THE PROBLEM -
Searching the material below, find each line that includes the word "parameter", and copy it.

DATA SUPPLIED -
= = = = = = =
<file path="src/rtl/melody_pkg.sv">
// -----------------------------------------------------------------------------
// melody_pkg
// Shared types and constants for the melody sequencer:
//   - state_t   : sequencer FSM states (S_GAP only exists when MELODY_SEQ_GAP_EN
//                 is defined)
//   - entry_t   : song memory word layout {note[7:5], rest[4], beats[3:0]}
//   - NOTE_*    : note codes understood by the tone divider
//   - END_BEATS : beat count that marks the end of a song
// -----------------------------------------------------------------------------
package melody_pkg;

    localparam int ENTRY_W   = 8;
    localparam int NOTE_W    = 3;
    localparam int BEATS_W   = 4;
    localparam int NOTE_LSB  = 5;
    localparam int REST_BIT  = 4;
    localparam int BEATS_LSB = 0;

    typedef struct packed {
        logic [NOTE_W-1:0]  note;
        logic               rest;
        logic [BEATS_W-1:0] beats;
    } entry_t;

    localparam logic [NOTE_W-1:0] NOTE_C5 = 3'b000;
    localparam logic [NOTE_W-1:0] NOTE_D5 = 3'b001;
    localparam logic [NOTE_W-1:0] NOTE_E5 = 3'b010;
    localparam logic [NOTE_W-1:0] NOTE_F5 = 3'b011;
    localparam logic [NOTE_W-1:0] NOTE_G5 = 3'b100;
    localparam logic [NOTE_W-1:0] NOTE_A5 = 3'b101;

    localparam logic [BEATS_W-1:0] END_BEATS = '0;

    typedef enum logic [2:0] {
        S_IDLE  = 3'd0,
        S_FETCH = 3'd1,
        S_PLAY  = 3'd2,
`ifdef MELODY_SEQ_GAP_EN
        S_GAP   = 3'd3,
`endif
        S_DONE  = 3'd4
    } state_t;

    function automatic logic is_end_marker(input entry_t e);
        return e.beats == END_BEATS;
    endfunction

endpackage

</file>
<file path="src/rtl/melody_sequencer_beat_timer.sv">
// -----------------------------------------------------------------------------
// beat_timer
// Measures the length of one note: a tick counter runs 0..TICKS_PER_BEAT-1 and
// a beat counter, loaded with the entry's beat count, decrements at each tick
// wrap. `expired` is high for exactly the last enabled cycle of the note.
//
// Ports:
//   clk, rst_n  : clock, synchronous active-low reset
//   clear       : return both counters to zero (playback aborted)
//   load        : restart the tick counter and load load_beats
//   load_beats  : number of beats of the note about to play
//   en          : count this cycle (high while the note plays)
//   expired     : last cycle of the loaded note
// -----------------------------------------------------------------------------
module beat_timer
    import melody_pkg::*;
#(
    parameter int TICKS_PER_BEAT = 25_000_000
) (
    input  logic               clk,
    input  logic               rst_n,
    input  logic               clear,
    input  logic               load,
    input  logic [BEATS_W-1:0] load_beats,
    input  logic               en,
    output logic               expired
);

    localparam int                TICK_W    = $clog2(TICKS_PER_BEAT);
    localparam logic [TICK_W-1:0] TICK_LAST = TICK_W'(TICKS_PER_BEAT - 1);

    logic [TICK_W-1:0]  tick_cnt;
    logic [BEATS_W-1:0] beat_cnt;
    logic               tick_wrap;

    assign tick_wrap = (tick_cnt == TICK_LAST);
    assign expired   = en && tick_wrap && (beat_cnt == BEATS_W'(1));

    always_ff @(posedge clk) begin
        if (!rst_n || clear) begin
            tick_cnt <= '0;
            beat_cnt <= '0;
        end else if (load) begin
            tick_cnt <= '0;
            beat_cnt <= load_beats;
        end else if (en) begin
            if (tick_wrap) begin
                tick_cnt <= '0;
                beat_cnt <= beat_cnt - BEATS_W'(1);
            end else begin
                tick_cnt <= tick_cnt + TICK_W'(1);
            end
        end
    end

endmodule

</file>
<file path="src/rtl/melody_sequencer.sv">
// -----------------------------------------------------------------------------
// melody_sequencer
// Plays a melody stored in a small writable song memory by driving the tone
// divider's note select and an audibility gate. Each entry holds a note code,
// a rest flag and a duration in beats; a zero beat count ends the song.
//
// Build option: define MELODY_SEQ_GAP_EN to insert GAP_TICKS cycles of silence
// after every note; without it playback is legato.
//
// Ports:
//   clk, rst_n : 100 MHz clock, synchronous active-low reset
//   start      : begin playback at entry 0 (only while idle)
//   stop       : abort playback, outputs return to reset values
//   loop_en    : at end of song, restart from entry 0 instead of finishing
//   wr_en, wr_addr, wr_data : song memory write port
//   note_sel   : note code for the tone divider
//   note_en    : 1 = audible (gates the divider's output)
//   busy       : sequencer not idle
//   done       : one-cycle pulse when a non-looping song finishes
//   step       : index of the entry being played
// -----------------------------------------------------------------------------
module melody_sequencer
    import melody_pkg::*;
#(
    parameter  int TICKS_PER_BEAT = 25_000_000,
    parameter  int GAP_TICKS      = 1_000_000,
    parameter  int DEPTH          = 16,
    localparam int ADDR_W         = $clog2(DEPTH)
) (
    input  logic              clk,
    input  logic              rst_n,
    input  logic              start,
    input  logic              stop,
    input  logic              loop_en,
    input  logic              wr_en,
    input  logic [ADDR_W-1:0] wr_addr,
    input  logic [7:0]        wr_data,
    output logic [2:0]        note_sel,
    output logic              note_en,
    output logic              busy,
    output logic              done,
    output logic [ADDR_W-1:0] step
);

    // Elaboration-time parameter sanity checks.
    if (TICKS_PER_BEAT < 2) begin : g_bad_ticks
        $error("melody_sequencer: TICKS_PER_BEAT must be at least 2");
    end
    if (GAP_TICKS < 1) begin : g_bad_gap
        $error("melody_sequencer: GAP_TICKS must be at least 1");
    end
    if ((DEPTH < 2) || ((DEPTH & (DEPTH - 1)) != 0)) begin : g_bad_depth
        $error("melody_sequencer: DEPTH must be a power of two, at least 2");
    end

    state_t state;
    entry_t mem [DEPTH];
    entry_t fetch_entry;

    logic              timer_expired;
    logic              last_entry;
    logic              loop_restart;
    state_t            eos_state;
    logic [ADDR_W-1:0] eos_step;
    state_t            adv_state;
    logic [ADDR_W-1:0] adv_step;

`ifdef MELODY_SEQ_GAP_EN
    localparam int               GAP_W    = (GAP_TICKS > 1) ? $clog2(GAP_TICKS) : 1;
    localparam logic [GAP_W-1:0] GAP_LAST = GAP_W'(GAP_TICKS - 1);

    logic [GAP_W-1:0] gap_cnt;
`endif

    // NOTE: the song memory has no reset; its contents are defined only by
    // writes, which keeps it mappable onto plain RAM.
    always_ff @(posedge clk) begin
        if (wr_en) begin
            mem[wr_addr] <= entry_t'(wr_data);
        end
    end

    // Combinational read: a write in the same cycle lands at the clock edge,
    // so FETCH always sees the previous contents.
    assign fetch_entry = mem[step];

    // Where to go when the song ends, and where to go after finishing a note.
    // NOTE: every signal driven here gets a value on every path, so no latch
    // can be inferred.
    always_comb begin
        last_entry   = (step == ADDR_W'(DEPTH - 1));
        loop_restart = loop_en && (step != '0);
        eos_state    = loop_restart ? S_FETCH : S_DONE;
        eos_step     = loop_restart ? '0 : step;
        adv_state    = last_entry ? eos_state : S_FETCH;
        adv_step     = last_entry ? eos_step : step + ADDR_W'(1);
    end

    beat_timer #(
        .TICKS_PER_BEAT (TICKS_PER_BEAT)
    ) u_beat_timer (
        .clk        (clk),
        .rst_n      (rst_n),
        .clear      (stop),
        .load       (state == S_FETCH),
        .load_beats (fetch_entry.beats),
        .en         (state == S_PLAY),
        .expired    (timer_expired)
    );

    always_ff @(posedge clk) begin
        // NOTE: reset is synchronous; stop takes the same path because it must
        // restore exactly the reset values.
        if (!rst_n || stop) begin
            state    <= S_IDLE;
            note_sel <= '0;
            note_en  <= 1'b0;
            busy     <= 1'b0;
            done     <= 1'b0;
            step     <= '0;
`ifdef MELODY_SEQ_GAP_EN
            gap_cnt  <= '0;
`endif
        end else begin
            // NOTE: this default is overridden by a later non-blocking
            // assignment in the same cycle when a song finishes; the last
            // scheduled update wins.
            done <= 1'b0;
            case (state)
                S_IDLE: begin
                    if (start) begin
                        state <= S_FETCH;
                        busy  <= 1'b1;
                        step  <= '0;
                    end
                end

                S_FETCH: begin
                    if (is_end_marker(fetch_entry)) begin
                        state <= eos_state;
                        step  <= eos_step;
                        done  <= (eos_state == S_DONE);
                    end else begin
                        state    <= S_PLAY;
                        note_sel <= fetch_entry.note;
                        note_en  <= !fetch_entry.rest;
                    end
                end

                S_PLAY: begin
                    if (timer_expired) begin
                        note_en <= 1'b0;
`ifdef MELODY_SEQ_GAP_EN
                        state   <= S_GAP;
                        gap_cnt <= '0;
`else
                        state   <= adv_state;
                        step    <= adv_step;
                        done    <= (adv_state == S_DONE);
`endif
                    end
                end

`ifdef MELODY_SEQ_GAP_EN
                S_GAP: begin
                    if (gap_cnt == GAP_LAST) begin
                        state <= adv_state;
                        step  <= adv_step;
                        done  <= (adv_state == S_DONE);
                    end else begin
                        gap_cnt <= gap_cnt + GAP_W'(1);
                    end
                end
`endif

                S_DONE: begin
                    state <= S_IDLE;
                    busy  <= 1'b0;
                end

                default: begin
                    state   <= S_IDLE;
                    busy    <= 1'b0;
                    note_en <= 1'b0;
                end
            endcase
        end
    end

endmodule

</file>
<file path="config.mk">
export PLATFORM = sky130hd
export DESIGN_NAME = melody_sequencer
export DESIGN_NICKNAME = d
export VERILOG_FILES = /design/src/rtl/melody_pkg.sv /design/src/rtl/melody_sequencer_beat_timer.sv /design/src/rtl/melody_sequencer.sv
export SDC_FILE = /design/constraint.sdc
export NUM_CORES = 1
export LEC_CHECK = 0
export CORE_UTILIZATION = 35
export DETAILED_ROUTE_END_ITERATION = 10
export GPL_TIMING_DRIVEN = 0
export SLEW_MARGIN = 15
export SYNTH_ARGS = -nofsm -noshare
export SYNTH_HDL_FRONTEND = slang
export SYNTH_HIERARCHICAL = 1
export SYNTH_SLANG_ARGS = --single-unit
</file>
<file path="constraint.sdc">
create_clock -name clk -period 9.31 [get_ports clk]
set_input_delay 1.862 -clock clk [delete_from_list [all_inputs] [get_ports clk]]
set_output_delay 1.862 -clock clk [all_outputs]
set_load 0.05 [all_outputs]
</file>
Yosys cells after proc, flatten, opt, wreduce, memory -nomap -nowiden
Memory sizes are Yosys's and may differ from the RTL's. A register that Yosys moved wholly into a read port is not among the register bits. Cells that the tools add are included.

Register bits: 42. Bits in writable memories: 128. Input port bits: 18. Output and inout bits: 10. Word-level logic and storage cells: 76. Memories: 1.

Add/subtract/negate cells: 3. Equality and inequality tests: 12. Multiplexer cells: 28. Bitwise operators: 3. Reduce and logical (&&, ||, !) cells: 21.

Memory list: mem (depth 16, bits a word 8, read ports 1, clocked after memory_dff 1, wr ports 1, RTL line melody_sequencer.sv:57) `entry_t mem [DEPTH];`.

Operators with widths (count): two-way mux 4 bit (10); adder 25 x 1 -> 25 bit (second input constant) (1); equality test 25 bit (second input constant) (1); two-way mux 25 bit (1); two-way mux 3 bit (5); case mux 4 bit (3 select lines) (1); equality test 3 bit (second input constant) (3); case mux 3 bit (3 select lines) (1); inequality test 2 bit (second input constant) (4); AND reduction 2 bit (4); two-way mux 1 bit (7); OR reduction 2 bit (3); adder 4 x 1 -> 4 bit (second input constant) (1); equality test 4 x 1 -> 1 bit (second input constant) (1); equality test 4 bit (second input constant) (1); logical NOT 4 bit (1); case mux 1 bit (2 select lines) (2); AND reduction 4 bit (1); nonzero test 2 bit (2); nonzero test 4 bit (1); subtractor 4 x 1 -> 4 bit (second input constant) (1); equality test 3 x 1 -> 1 bit (second input constant) (1); equality test 3 x 2 -> 1 bit (second input constant) (1); logical AND 1 bit (3); other kinds (7) (10).

Depth between registers and ports, before layout
Gate-level depths: netlist (run 1).

Depth after elaboration: 8. Gate-level depth with buffers: 11. Depth with buffers taken out: 10.

Modules after synthesis
Netlist (run 1), hierarchy kept.

Modules (own cells, without submodules): melody_sequencer (instances 1, cells an instance 337, area each 5859.4 um^2, sequential area each 4184.0 um^2); beat_timer (instances 1, cells an instance 180, area each 1487.7 um^2, sequential area each 580.6 um^2).

Worst setup path after synthesis (run 1)
Ideal clock, no wire load.

Path kind: register to register. From: register state[0]. To: register (tool-made name). Library setup time: 78 ps. Arrival time: 3448 ps. Required time: 9232 ps. Slack: 5784 ps. Stages on the path, launching flop included: 11. Path buffers: 1. Clock period less this slack: 3526 ps. Path through: dfxtp_1 -> clkbuf_1 -> nor3b_1 -> and3_2 -> nand2_1 -> nor4_1 -> nand3b_1 -> a21oi_1 -> inv_1 -> or4_1 -> a21oi_1.

RTL lines: start, declared (RTL line melody_sequencer.sv:56) `state_t state;`; start signal, assigned (RTL line melody_sequencer.sv:140) `state <= eos_state;`; start signal, assigned (RTL line melody_sequencer.sv:157) `state <= adv_state;`.

Worst setup path after layout (run 1)
From: register state[0]. To: register step[2].

Longest elaborated chain between the ends: 5. Elaborated cells on any way between the ends: 11. Those cells by class: 5 x eq/ne; 1 x mux; 5 x reduce/logical.

Ends and longest elaborated chain: equality test 3 x 2 -> 1 bit (RTL line melody_sequencer.sv:107) `.en (state == S_PLAY),`; logical AND 1 bit (2 in series) (RTL line melody_sequencer_beat_timer.sv:37) `assign expired = en && tick_wrap && (beat_cnt == BEATS_W'(1));`; net timer_expired (RTL line melody_sequencer.sv:60) `logic timer_expired;`; inequality test 2 bit (no source line); AND reduction 4 bit (no source line); end signal, assigned (RTL line melody_sequencer.sv:141) `step <= eos_step;`; end signal, assigned (RTL line melody_sequencer.sv:158) `step <= adv_step;`; end, declared (RTL line melody_sequencer.sv:42) `output logic [ADDR_W-1:0] step`.

The timed path passes the listed nets, and every way through them passes these cells. A chain may end at the register's enable or synchronous reset.

==> run_results.csv, run 1 <==
group,metric,value,unit
sta,period_minus_slack,4.05,ns
run,drv_cap,0,
sta,max_slew.worst_pin.slew,0.972,ns
sta,max_freq,0.247,GHz
drt,drc,0,
worst_setup_path,crit_path_top_delay_cell,"nor3b_2",
power,power_density,188,nW/um^2
cts,cts_root_buffer,"clkbuf_16",
drt,wirelength,15.5,mm
cts,htree_num_levels,4,
status,status,"finished clean",
cts,numCtsBuffers,17,
worst_setup_path,startpoint,"state[0]$_SDFFE_PP0P_",
worst_setup_path,startpoint_type,"register",
drt,first_iter_violations,379,
worst_setup_path,critical_path.max_fanout,12,
worst_setup_path,r2r_start,"state[0]$_SDFFE_PP0P_",
sta,period_share,43.5,%
cells_and_area,regArea,4760,sq um
placement,globalplace.congestion,0.871,
worst_setup_path,cp.required,9.65,ns
worst_setup_path,crit_family,"simple AND/OR/NAND/NOR gates",
sta,setup_tns,0,ns
floorplanning,chipWidth,147,um
global_routing,grt.total_usage,15.4,%
synth,synth-edff-count,128,
floorplanning,initial_core_util,36.0,%
worst_hold_path,hp-class,"reg2reg",
placement,dp_hpwl,10.6,mm
floorplanning,dieHeight,147,um
cells_and_area,diodes,0,
synth,synth_cell_types,59,
power,cellLeakagePower,2.60,nW
synth,syn_area_per_cell,14.2,sq um
cells_and_area,multi_input_area,2420,sq um
sta,rsz0062_at_grt,"false",
power,total_power,0.00161,W
drt,avgViaCountPerCell,5.31,
global_routing,grt_pass1_vias,4556,
worst_setup_path,cp_common_cell,"a21oi_1",
worst_setup_path,crit_type,"reg2reg",
floorplanning,core,20400,sq um
sta,drv_slew,0,
sta,hold_viol,0,
cts,tritoncts,"yes",
synth,syn_inst,517,
cts,cts.clk_slew.worst_paths,0.07,ns
cts,cts.repair.resized,0,
synth,synth_ff_type,"edfxtp_1",
cts,cts-hold-fix-buffers,0,
drt,dr.pass1.iters,5,
synth,yosysSeqAreaShare,64.9,%
sta,setup_viol,0,
placement,portBuffers,27,
cts,cts_setup_buffers,0,
synth,synth_area,7350,sq um
worst_setup_path,endpoint_kind,"register",
global_routing,grt_max_degree,18,
synth,yosys_warnings,6,
cells_and_area,drive_gt1_share,15.8,%
cells_and_area,fillers,1894,
global_routing,grt_pass1_wl,24.9,mm
sta,skew,0.00809,ns
cts,worstSkewPairLatency,0.43,ns
cts,clk_path_buf_depth,2,
cells_and_area,area_growth_syn_to_layout,16.5,%
worst_setup_path,cp_data_arrival_time,4.39,ns
sta,slew_headroom,35.0,%
drt,vias,4488,
synth,async_reset_ff_share,0,%
cells_and_area,fin_nets,586,
worst_setup_path,slowest_delay,0.73,ns
floorplanning,io_pins,28,
global_routing,grt_overflow,0,
synth,synth_nets,540,
cts,cts.sinks,174,
worst_setup_path,path_cells,"clkbuf_1 -> nor3b_2 -> and3_2 -> nand2_1 -> nor4_1 -> nand3b_1 -> a21oi_1 -> inv_1 -> or4_1 -> a21oi_1",
drt,avgRoutedWirePerCell,18.3,um
worst_setup_path,timing.critical_path.buf_inv,2,
worst_hold_path,min_from,"note_sel[0]$_SDFFE_PP0P_",
drt,antenna_left,0,
power,ir_drop,0.000121,V
floorplanning,row_count,52,
global_routing,antenna_found_initial,0,
synth,synth-seq-cells,174,
floorplanning,dieArea,21600,sq um
==> power by group <==
group / internal, W / switching [W] / leakage, nW
sequential: 0.000844 / 0.00000408 / 1.53
combinational: 0.0000224 / 0.0000391 / 0.793
clock: 0.000379 / 0.000322 / 0.282
total: 0.00125 / 0.000366 / 2.60
==> flip-flops by register name, summed over array words and instances, names as in the netlist, named ones only <==
signal / count
busy: 1
step: 4
mem: 128
note_sel: 3
done: 1
u_beat_timer/tick_cnt: 25
u_beat_timer/beat_cnt: 4
note_en: 1
state: 3
==> final cells by class <==
type	instances	area share [%]
buffer	19	1.30
multi-input combinational	303	28.2
tap	270	3.95
timing repair buffer	27	3.16
clock buffer	17	4.97
sequential	174	55.7
inverter	21	0.921
clock inverter	14	1.80
==> per-layer routing <==
layer | vias up | track usage, % | part of all wire [%] | wire, um
met2 | 135 | 25.5 | 49 | 7620
li1 | 2091 | - | - | -
met5 | - | 0 | 0 | 0
met3 | 21 | 3.20 | 5.2 | 801
met1 | 2241 | 19.8 | 44 | 6790
met4 | 0 | 5.99 | 1.7 | 265
==> layout by cell type (no fill, tap or decap), types with 5 or more instances in the layout <==
cell,count
a21oi_1,27
and3_1,5
buf_2,7
clkbuf_1,8
clkbuf_16,17
clkdlybuf4s50_1,27
dfxtp_1,46
edfxtp_1,128
ha_1,5
inv_1,18
inv_8,5
mux2i_1,5
mux4_2,32
nand2_1,33
nand2b_1,8
nand3_1,16
nand4_1,7
nor2_1,44
nor2b_1,6
nor3_1,10
nor4_1,8
o21ai_0,11
o31ai_1,6
or3_1,7
or4_1,9
xnor2_1,11
==> worst paths after layout <==
path	depth (start not counted)	slack, ns	to
max	10	5.26	step[2]$_SDFFE_PP0N_
min	2	0.47	note_sel[0]$_SDFFE_PP0P_
max reg2reg	10	5.26	step[2]$_SDFFE_PP0N_
min reg2reg	2	0.47	note_sel[0]$_SDFFE_PP0P_
==> cells in the mapped netlist, drive strengths merged, types with 7 or more instances <==
library cell	n	share of area, %
a21oi	27	1.8
buf	11	1.1
clkbuf	8	0.41
dfxtp	46	13
edfxtp	128	52
inv	21	1.1
mux4	33	10
nand2	33	1.7
nand2b	8	0.68
nand3	18	1.4
nand4	8	0.89
nor2	44	2.2
nor3	14	0.95
nor4	9	0.85
o21ai	12	0.82
or3	7	0.60
or4	9	0.92
xnor2	11	1.3
==> tightest hold or removal path, stage by stage (launching register included) <==
cell and delay [ns]:
dfxtp_1 0.32, nand2_1 0.05, a21oi_1 0.06
==> metrics by stage <==
step | hold WS, ns | utilization, % | area, sq um | worst slack (ns) | cells
after CTS | 0.481 | 41.9 | 8560 | 5.25 | 845
after global placement | 0.460 | 38.9 | 7960 | 4.83 | 814
final | 0.473 | 41.9 | 8560 | 5.26 | 845
after global routing | 0.489 | 41.9 | 8560 | 4.87 | 845
after detailed placement | 0.472 | 39.1 | 7980 | 5.21 | 814
after floorplan | 0.455 | - | 7350 | 5.78 | 517
==> cells by family (layout without fill, tap and decap cells) <==
family	after synthesis	in the layout	synth area share [%]
xor gates and xnor gates	15	15	1.79
buffers and inverters	40	98	2.59
AOI/OAI and AO/OA	69	69	6.13
DFF	174	174	64.9
adders and majority gates	5	5	0.851
muxes	38	38	10.8
and+or+nand+nor	176	176	12.9
Note: power is estimated with default switching activity, not from simulation.
==> run 2, diff against run 1 <==
Clock period 9.31 ns to 3.9 ns, I/O delays scaled along.
==> run 2 against run 1 <==
Via count up 0.80%. Non-clock buffer count unchanged. Critical endpoint unchanged. Wire length up 0.29%. Count of clock-buffer cells in the layout unchanged. Critical path type unchanged. Sequential power up 140%. Maximum frequency up 17%.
= = = = = = =
OUTPUT -
    parameter int TICKS_PER_BEAT = 25_000_000
    parameter  int TICKS_PER_BEAT = 25_000_000,
    parameter  int GAP_TICKS      = 1_000_000,
    parameter  int DEPTH          = 16,
    // Elaboration-time parameter sanity checks.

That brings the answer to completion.